In this case, the output of the displacement detector 9 is not input to the cantilever displacement control device 12.

As a result, a displacement value of the free end 6 of the cantilever 5 affected by only the magnetic field generated by the sample 2 can be obtained as an output of the displacement detector 9.

As described above, according to the second embodiment of the present invention, as the output of the displacement detector 9, the free end 6 of the cantilever 5 affected only by the magnetic field generated by the sample 2 is used.
Can be obtained, so that the magnetic domain state in the dynamic state of the sample 2 can be accurately observed.

[0032]

As described above, according to the present invention, by providing the canceling means for canceling the displacement of the free end of the elastic member due to the magnetic field of the magnetic field applying means,
Since the displacement of the free end of the elastic member affected only by the magnetic field generated by the sample can be detected, it is possible to accurately observe the magnetic domain state in the dynamic state of the sample.

[Brief description of the drawings]

FIG. 1 is a main part configuration diagram of a first embodiment of the present invention.

FIG. 2 is a flowchart showing a procedure for detecting a displacement of a free end of a cantilever executed in the first embodiment of the present invention.

FIG. 3 is a main part configuration diagram of a second embodiment of the present invention.

FIG. 4 is a flowchart showing a procedure for detecting a displacement of a free end of a cantilever executed in a second embodiment of the present invention.

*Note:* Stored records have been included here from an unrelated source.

===== config.mk =====
export PLATFORM = sky130hd
export DESIGN_NAME = ts0_seq
export DESIGN_NICKNAME = d
export VERILOG_FILES = /design/src/rtl/ts0_pkg.sv /design/src/rtl/ts0_frame_ctr.sv /design/src/rtl/ts0_crc_spread.sv /design/src/rtl/ts0_word_build.sv /design/src/rtl/ts0_seq.sv
export SDC_FILE = /design/constraint.sdc
export NUM_CORES = 1
export LEC_CHECK = 0
export ABC_AREA = 1
export BUFFER_PORTS_ARGS = -buffer_cell sky130_fd_sc_hd__buf_2
export CORE_MARGIN = 5
export CORE_UTILIZATION = 52
export DETAILED_ROUTE_END_ITERATION = 8
export PLACE_DENSITY = 0.94
export SLEW_MARGIN = 20
export SYNTH_ARGS = -nofsm -noshare
export SYNTH_HDL_FRONTEND = slang
export SYNTH_SLANG_ARGS = --single-unit

===== constraint.sdc =====
create_clock -name clk -period 2.54 [get_ports clk]
set_clock_uncertainty 0.15 [all_clocks]
set_input_delay 0.508 -clock clk [delete_from_list [all_inputs] [get_ports clk]]
set_output_delay 0.508 -clock clk [all_outputs]
set_load 0.02 [all_outputs]

===== src/rtl/ts0_pkg.sv =====
package ts0_pkg;
  localparam int WORD_W = 8;
  localparam int SPARE_W = 4;
  localparam logic [WORD_W-2:0] ALIGN_TAIL = 7'b0011011;
endpackage


===== src/rtl/ts0_frame_ctr.sv =====
module ts0_frame_ctr #(
  parameter int MF_FRAMES = 16,
  localparam int FW = $clog2(MF_FRAMES + 1)
) (
  input  logic          clk,
  input  logic          rst_n,
  input  logic          adv,
  output logic [FW-1:0] cur_num,
  output logic [FW-1:0] nxt_num
);
  assign nxt_num = (cur_num == FW'(MF_FRAMES)) ? FW'(1) : cur_num + FW'(1);

  always_ff @(posedge clk or negedge rst_n) begin
    if (!rst_n)   cur_num <= FW'(1);
    else if (adv) cur_num <= nxt_num;
  end
endmodule


===== src/rtl/ts0_crc_spread.sv =====
// Picks the X bit for the upcoming frame. A group of 2*CRC_BITS frames shares
// one captured check value; CRC_BITS must be a power of two.
module ts0_crc_spread #(
  parameter int MF_FRAMES = 16,
  parameter int CRC_BITS = 4,
  localparam int FW = $clog2(MF_FRAMES + 1),
  localparam int CW = $clog2(CRC_BITS)
) (
  input  logic                clk,
  input  logic                rst_n,
  input  logic                adv,
  input  logic [FW-1:0]       nxt_num,
  input  logic [CRC_BITS-1:0] crc_in,
  output logic                x_nxt
);
  logic [FW-1:0]       zero_based;
  logic [CW-1:0]       slot;
  logic                group_start;
  logic [CRC_BITS-1:0] held;

  assign zero_based  = nxt_num - FW'(1);
  assign slot        = CW'(zero_based >> 1);
  assign group_start = (slot == '0) && !zero_based[0];
  assign x_nxt       = group_start ? crc_in[CRC_BITS-1]
                                   : held[CW'(CRC_BITS - 1) - slot];

  always_ff @(posedge clk or negedge rst_n) begin
    if (!rst_n)                   held <= '0;
    else if (adv && group_start)  held <= crc_in;
  end
endmodule


===== src/rtl/ts0_word_build.sv =====
module ts0_word_build
  import ts0_pkg::*;
(
  input  logic               clk,
  input  logic               rst_n,
  input  logic               adv,
  input  logic               odd_nxt,
  input  logic               x_nxt,
  input  logic               d_in,
  input  logic               n_in,
  input  logic [SPARE_W-1:0] y_in,
  output logic [WORD_W-1:0]  word_q
);
  logic [WORD_W-1:0] word_d;

  always_comb begin
    if (odd_nxt) word_d = {x_nxt, ALIGN_TAIL};
    else         word_d = {x_nxt, 1'b1, d_in, n_in, y_in};
  end

  always_ff @(posedge clk or negedge rst_n) begin
    if (!rst_n)   word_q <= {1'b0, ALIGN_TAIL};
    else if (adv) word_q <= word_d;
  end
endmodule


===== src/rtl/ts0_seq.sv =====
module ts0_seq
  import ts0_pkg::*;
#(
  parameter int MF_FRAMES = 16,
  parameter int CRC_BITS = 4,
  localparam int FW = $clog2(MF_FRAMES + 1)
) (
  input  logic                clk,
  input  logic                rst_n,
  input  logic                frame_strobe,
  input  logic                d_alarm,
  input  logic                n_alarm,
  input  logic [SPARE_W-1:0]  y_spare,
  input  logic [CRC_BITS-1:0] crc_bits,
  output logic [WORD_W-1:0]   word,
  output logic [FW-1:0]       frame_num,
  output logic                mf_start
);
  logic [FW-1:0] nxt_num;
  logic          x_nxt;

  ts0_frame_ctr #(.MF_FRAMES(MF_FRAMES)) u_ctr (
    .clk(clk), .rst_n(rst_n), .adv(frame_strobe),
    .cur_num(frame_num), .nxt_num(nxt_num)
  );

  ts0_crc_spread #(.MF_FRAMES(MF_FRAMES), .CRC_BITS(CRC_BITS)) u_spread (
    .clk(clk), .rst_n(rst_n), .adv(frame_strobe),
    .nxt_num(nxt_num), .crc_in(crc_bits), .x_nxt(x_nxt)
  );

  ts0_word_build u_build (
    .clk(clk), .rst_n(rst_n), .adv(frame_strobe),
    .odd_nxt(nxt_num[0]), .x_nxt(x_nxt),
    .d_in(d_alarm), .n_in(n_alarm), .y_in(y_spare),
    .word_q(word)
  );

  assign mf_start = (frame_num == FW'(1));
endmodule


==> results of run 1 <==
-- cell families after synthesis --
family / count (synthesis) / synth area share, %
adder cells (fa/ha/maj): 3 / 4.55
AO/OA/AOI/OAI: 13 / 11.1
AND/OR/NAND/NOR: 39 / 22.3
flip-flops: 17 / 52.3
buffers and inverters: 15 / 7.73
XOR/XNOR: 2 / 2.12
-- cell usage in the layout, fill, tap and decap left out --
cell / n
nor3_1: 2
clkbuf_4: 3
dlygate4sd3_1: 1
nand2_1: 16
ha_1: 3
nand2_2: 3
a21oi_1: 5
dfrtp_1: 12
xnor2_1: 1
nor2_4: 1
nand2_4: 1
inv_1: 12
dfstp_2: 5
buf_2: 26
clkbuf_1: 1
xor2_1: 1
nor2_1: 8
a22o_1: 2
clkinv_1: 1
nor2_2: 1
inv_2: 1
o21ai_0: 1
o22a_1: 4
nand4_1: 1
nand3_1: 6
o21ai_2: 1
-- per-layer routing --
layer,wire [um],vias to the layer above,track usage [%]
met5,0,-,0
met4,12,0,6.55
met3,103,2,4.22
met2,760,22,22.2
met1,759,301,18.3
li1,-,345,-
-- cells in the mapped netlist --
| cell | count |
|---|---|
| a21oi_1 | 5 |
| a22o_1 | 2 |
| buf_6 | 1 |
| clkinv_1 | 1 |
| dfrtp_1 | 12 |
| dfstp_2 | 5 |
| ha_1 | 3 |
| inv_1 | 12 |
| inv_2 | 1 |
| nand2_1 | 16 |
| nand2_2 | 3 |
| nand2_4 | 1 |
| nand3_1 | 6 |
| nand4_1 | 1 |
| nor2_1 | 8 |
| nor2_2 | 1 |
| nor2_4 | 1 |
| nor3_1 | 2 |
| o21ai_0 | 1 |
| o21ai_2 | 1 |
| o22a_1 | 4 |
| xnor2_1 | 1 |
| xor2_1 | 1 |
-- where the power goes --
group,internal (uW),switching [uW]
registers,370,70.4
clock network,60.9,78.3
logic,168,293
-- state kept, by name (all words and copies together), names as in the netlist --
name and cells:
u_spread.held 4, u_ctr.cur_num 5, u_build.word_q 8
-- cell type report --
type / instances / area, um^2
Timing Repair Buffer: 27 / 140
Sequential cell: 17 / 432
Multi-Input combinational cell: 57 / 330
Fill cell: 130 / 505
Tap cell: 16 / 20.0
Clock buffer: 4 / 26.3
Inverter: 14 / 52.6
-- worst paths after layout --
path | to | slack [ns] | cells past startpoint
max | mf_start | 0.56 | 4
min | u_build.word_q[2] | 0.29 | 2
max reg2reg | u_build.word_q[4] | 0.66 | 9
min reg2reg | u_spread.held[3] | 0.33 | 2
max in group asynchronous | u_build.word_q[4] | 1.42 | 2
min in group asynchronous | u_ctr.cur_num[1] | 0.51 | 2
-- metrics by stage --
| stage | power, uW | std cells | worst slack [ns] | area (um^2) | hold slack [ns] |
|---|---|---|---|---|---|
| after global placement | 893 | 130 | 0.720 | 965 | 0.289 |
| after floorplan | 773 | 89 | 0.756 | 826 | 0.0624 |
| final | 1040 | 135 | 0.558 | 1000 | 0.293 |
| after CTS | 1050 | 135 | 0.548 | 1000 | 0.286 |
| after detailed placement | 910 | 130 | 0.704 | 965 | 0.293 |
| after global routing | 1130 | 135 | 0.498 | 1000 | 0.266 |
==> reports/qor.txt, run 1 <==
Mapped Cells = 89
Ys Warns = 0
clock slew at reported path FFs = 0.09 ns
CP bufs+invs = 1
wirelength, routed = 1640 um
drt first pass iters = 4
leading area contributor after synthesis = dfrtp_1
initial antenna violation count = 0
critical setup path kind = reg2out
Seq/Total Area, Yosys = 52.3%
synth top area cells = dfrtp_1, dfstp_2, nand2_1
setup total negative slack = 0 ns
worst-path maximum fanout = 7
Worst Min Path Start = y_spare[2]
DR vias/cell = 4.96
Skew-Pair Late Insertion Delay = 0.28 ns
Final nets = 136
setup bufs post-CTS = 0
Worst-Margin Slew = 0.368 ns
Worst Setup SP = u_ctr.cur_num[0]
CTS sink cnt = 17
slowest stage cell, crit path = dfstp_2
Post-route DRC = 0
Pleak = 0.000540 uW
Avg Inst Size Synth = 9.28 um^2
die area = 2490 um^2
vias in the first global route = 679
clk buf depth = 2
Wirelength per Cell = 12.1 um
share of Yosys cell area claimed by the top area cell type = 36.4%
Port Buf Inserts = 26
gr usage total = 14.4%
initial DRC count = 22
CTS tree = done
max cap viols = 0
biggest cell delay along the critical path = 0.61 ns
minimum clock period = 1.98 ns
Slew headroom = 75.5%
pin count of the biggest net entering global routing = 18
CP Data Arrival Time = 1.32 ns
via count = 670
period utilization = 78.0%
Core ar. = 1510 um^2
clock root cell = clkbuf_4
Die Y = 49.9 um
Fin. Hold Viols = 0
Max VDD drop = 0.000590 V
PwrDens = 1040 nW/um^2
global placement routability congestion = 0.777
Required @ worst endpoint = 1.88 ns
reg2reg start = u_ctr.cur_num[0]
status = completed
RSZ-0062 raised after global routing = false
Num CTS Buffers = 3
n_diodes = 0
area grow syn2layout = 21.2%
Synthesized Nets = 105
die span in x = 49.9 um
post-detail-place hpwl = 1290 um
gr ovfl total = 0
critical-path cell list = ha_1 -> nand2_1 -> nor2_1 -> buf_2
Final Max Tran Viols = 0
Top delay family on crit path = flip-flops
PostCTS Resize Cnt = 0
share of cells above drive strength 1 = 35.3%
Synth Register Bits = 17
# H-tree levels = 1
IO Pins = 27
final setup fails = 0
Core Rows = 14
HP Class = in2reg
Netlist cell types = 23
cts hold-fix bufs = 1
Post-Syn Area = 826 um^2
global-route wire length before repair = 2820 um
Final ANT Viol Nets = 0
Critical Path Start Type = flip-flop
Final Core Density = 66.4%
initial core utilization = 54.8%
critical path endpoint category = primary output
Fmax = 0.505 GHz
(Power assumes the default switching activity.)
==> run 2: changes to the inputs <==
--- a/config.mk
+++ b/config.mk
@@ -8,9 +8,9 @@
 export ABC_AREA = 1
 export BUFFER_PORTS_ARGS = -buffer_cell sky130_fd_sc_hd__buf_2
 export CORE_MARGIN = 5
-export CORE_UTILIZATION = 52
+export CORE_UTILIZATION = 43
 export DETAILED_ROUTE_END_ITERATION = 8
-export PLACE_DENSITY = 0.94
+export PLACE_DENSITY = 0.84
 export SLEW_MARGIN = 20
 export SYNTH_ARGS = -nofsm -noshare
 export SYNTH_HDL_FRONTEND = slang
==> constraint.sdc (replaced) <==
create_clock -name clk -period 1.75 [get_ports clk]
set_clock_uncertainty 0.15 [all_clocks]
set_input_delay 0.35 -clock clk [delete_from_list [all_inputs] [get_ports clk]]
set_output_delay 0.35 -clock clk [all_outputs]
set_load 0.02 [all_outputs]
==> run 2 against run 1 <==
Compared with the run above:
- the run now ends with negative setup slack left
- design area rose by 18%
- sequential power rose by 45%
- via count rose by 12%
- cell count rose by 13%
- wire length rose by 21%
==> reports/qor.txt, run 2 (synthesis results as in run 1) <==
IO Pins = 27 (unchanged)
biggest regs = u_build.word_q: 8 flops, u_ctr.cur_num: 5 flops, u_spread.held: 4 flops
die area = 2900 um^2 (+17%)
hold slack = 0.129 ns (-0.164 ns)
die span in x = 53.8 um (+8.0%)
Core Rows = 15 (+1)
failing checks = negative setup slack
Core ar. = 1780 um^2 (+18%)
Skew-Pair Late Insertion Delay = 0.28 ns (about the same)
share of cells above drive strength 1 = 51.2% (+16 points)
period utilization = 104%
area grow syn2layout = 42.9%
Final Core Density = 66.2% (-0.27 points)
Required @ worst endpoint = 1.25 ns (-0.63 ns)
DR vias/cell = 4.92 (-0.84%)
via count = 748 (+12%)
Fmax = 0.550 GHz
initial core utilization = 46.3% (-8.5 points)
CTS tree = done
RSZ-0062 raised after global routing = true
n_diodes = 0 (unchanged)
initial antenna violation count = 0 (unchanged)
status = complete, but fails checks
wirelength, routed = 1980 um (+21%)
M1 WL = 826 um (+8.8%)
Die Y = 53.8 um (+8.0%)
worst-path maximum fanout = 2 (-5)
DR top layer = met4
minimum clock period = 1.82 ns
initial DRC count = 10 (-55%)
CTS sink cnt = 17 (unchanged)
Biggest register = u_build.word_q
post-place setup slack = 0.0103 ns (-0.694 ns)
clk buf depth = 2 (unchanged)
pin count of the biggest net entering global routing = 18 (unchanged)
Slew headroom = 76.2% (+0.69 points)
# H-tree levels = 1 (unchanged)
clock slew at reported path FFs = 0.09 ns (about the same)
gr ovfl total = 0 (unchanged)
global-route wire length before repair = 3060 um (+8.6%)
Final WS setup = -0.0669 ns (-0.625 ns)
Final nets = 144 (+5.9%)
final setup fails = 6 (+6)
Post-route DRC = 0 (unchanged)
critical path endpoint category = primary output
gr usage total = 14.8% (+0.43 points)
Fin. Hold Viols = 0 (unchanged)
critical setup path kind = reg2out
met3 wire len = 141 um (+37%)
vias in the first global route = 710 (+4.6%)
drt first pass iters = 4 (unchanged)
CP Data Arrival Time = 1.32 ns (about the same)
area post-placement = 1010 um^2 (+5.1%)
Worst-Margin Slew = 0.358 ns (-0.0104 ns)
most common cell after layout, fill and taps aside = buf_2
PwrDens = 1470 nW/um^2 (+41%)
setup total negative slack = -0.168 ns (-0.168 ns)
HP Class = in2reg
DR WL met2 = 983 um (+29%)
post-detail-place hpwl = 1370 um (+6.1%)
max cap viols = 0 (unchanged)
Pleak = 0.000609 uW (+13%)
Critical Path Start Type = flip-flop
Final Max Tran Viols = 0 (unchanged)
global placement routability congestion = 0.910 (+17%)
max reg flops = 8 (unchanged)
Num CTS Buffers = 3 (unchanged)
Port Buf Inserts = 26 (unchanged)
clock root cell = clkbuf_4
Final ANT Viol Nets = 0 (unchanged)
most frequent cells in the layout = buf_2, nand2_1, dfrtp_1
final instance area = 1180 um^2 (+18%)
Max VDD drop = 0.000946 V (+60%)
Wirelength per Cell = 13.0 um (+7.4%)
-- run 2: worst paths after layout --
path | startpoint | end | slack (ns) | cells past startpoint
worst min register to register | u_spread.held[3] | u_spread.held[3] | 0.34 | 2
worst min-delay path | y_spare[3] | u_build.word_q[3] | 0.13 | 2
worst max register to register | u_ctr.cur_num[0] | u_spread.held[0] | -0.03 | 11
min in group asynchronous | rst_n | u_spread.held[0] | 0.35 | 2
max in group asynchronous | rst_n | u_ctr.cur_num[0] | 0.79 | 2
worst max-delay path | u_ctr.cur_num[0] | mf_start | -0.07 | 5
-- run 2: metrics by stage --
step                std cells  power (uW)
floorplan                  89        1140
global placement          143        1320
detailed placement        143        1350
CTS                       150        1600
global route              152        1860
finish                    152        1730
-- run 2: report_power, final --
| part | switching, uW | leakage (uW) | internal [uW] |
|---|---|---|---|
| clock | 114 | 0.0000150 | 88.3 |
| combinational | 538 | 0.000400 | 351 |
| sequential | 104 | 0.000195 | 537 |
| total | 756 | 0.000609 | 977 |
-- run 2: critical path, cell delays in order (launching register included) --
cell     delay, ns
dfstp_2       0.56
buf_6         0.10
ha_4          0.12
nand2_4       0.05
nor2_4        0.08
buf_6         0.12
-- run 2: per-layer routing --
layer | vias to the layer above | global-route usage (%)
li1 | 364 | -
met1 | 350 | 17.2
met2 | 30 | 25.0
met3 | 4 | 4.43
met4 | 0 | 6.38
met5 | - | 0
-- run 2: what timing repair did --
item,4_1_cts,5_1_grt
pin swaps,2,6
buffers inserted,2,2
endpoints found under the hold margin,12,0
hold buffers,1,0
resized for setup,6,19
setup endpoints to repair,2,14
-- run 2: cell type report --
class	instances	area (um^2)
fillers	146	603
flip-flops and latches	17	432
multi-input cells	57	420
repair buffers	35	218
inverters	14	52.6
well taps	25	31.3
clock buffers	4	26.3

FIG. 5 is a main part configuration diagram of an example of a conventional magnetic force microscope.

[Explanation of symbols]

 DESCRIPTION OF SYMBOLS 1 Sample stand 2 Sample 3 Magnetic field application coil 4 Probe made of ferromagnetic material 5 Cantilever 6 Free end of cantilever 7 Fixed end of cantilever 8 Piezoelectric element 9 Displacement detector 10 Memory 11 Processing unit 12 Cantilever displacement control unit

Claims (3)

[Claims] 1. A magnetic field applying means for applying a magnetic field to a sample, a probe at a free end receiving a magnetic force by a magnetic field generated by the sample, and a fixed end provided to a vibrating means capable of applying vibration. A magnetic force microscope comprising: a fixed elastic member; and a displacement detecting unit configured to detect a displacement of a free end of the elastic member, wherein a displacement of the free end of the elastic member by a magnetic field of the magnetic field applying unit is determined. A magnetic force microscope comprising a canceling means for canceling. 2. The memory according to claim 1, wherein said canceling means stores a displacement value of a free end of said elastic member obtained by said displacement detecting means when said sample is not placed at an observation position; Arithmetic processing for canceling the displacement value of the free end of the elastic member stored in the storage means from the displacement value of the free end of the elastic member obtained by the displacement detection means when placed at the observation position 2. The magnetic force microscope according to claim 1, further comprising: an arithmetic processing unit for performing the operation. 3. The cancellation means inputs a displacement value of a free end of the elastic member obtained by the displacement detection means when the sample is not placed at an observation position, and inputs the displacement value via the vibration means. An elastic member displacement control unit that performs feedback control of the displacement of the free end of the elastic member so that the displacement of the free end of the elastic member does not include the displacement due to the magnetic field of the magnetic field applying unit. 2. The magnetic force microscope according to claim 1, wherein the magnetic force microscope is configured as follows.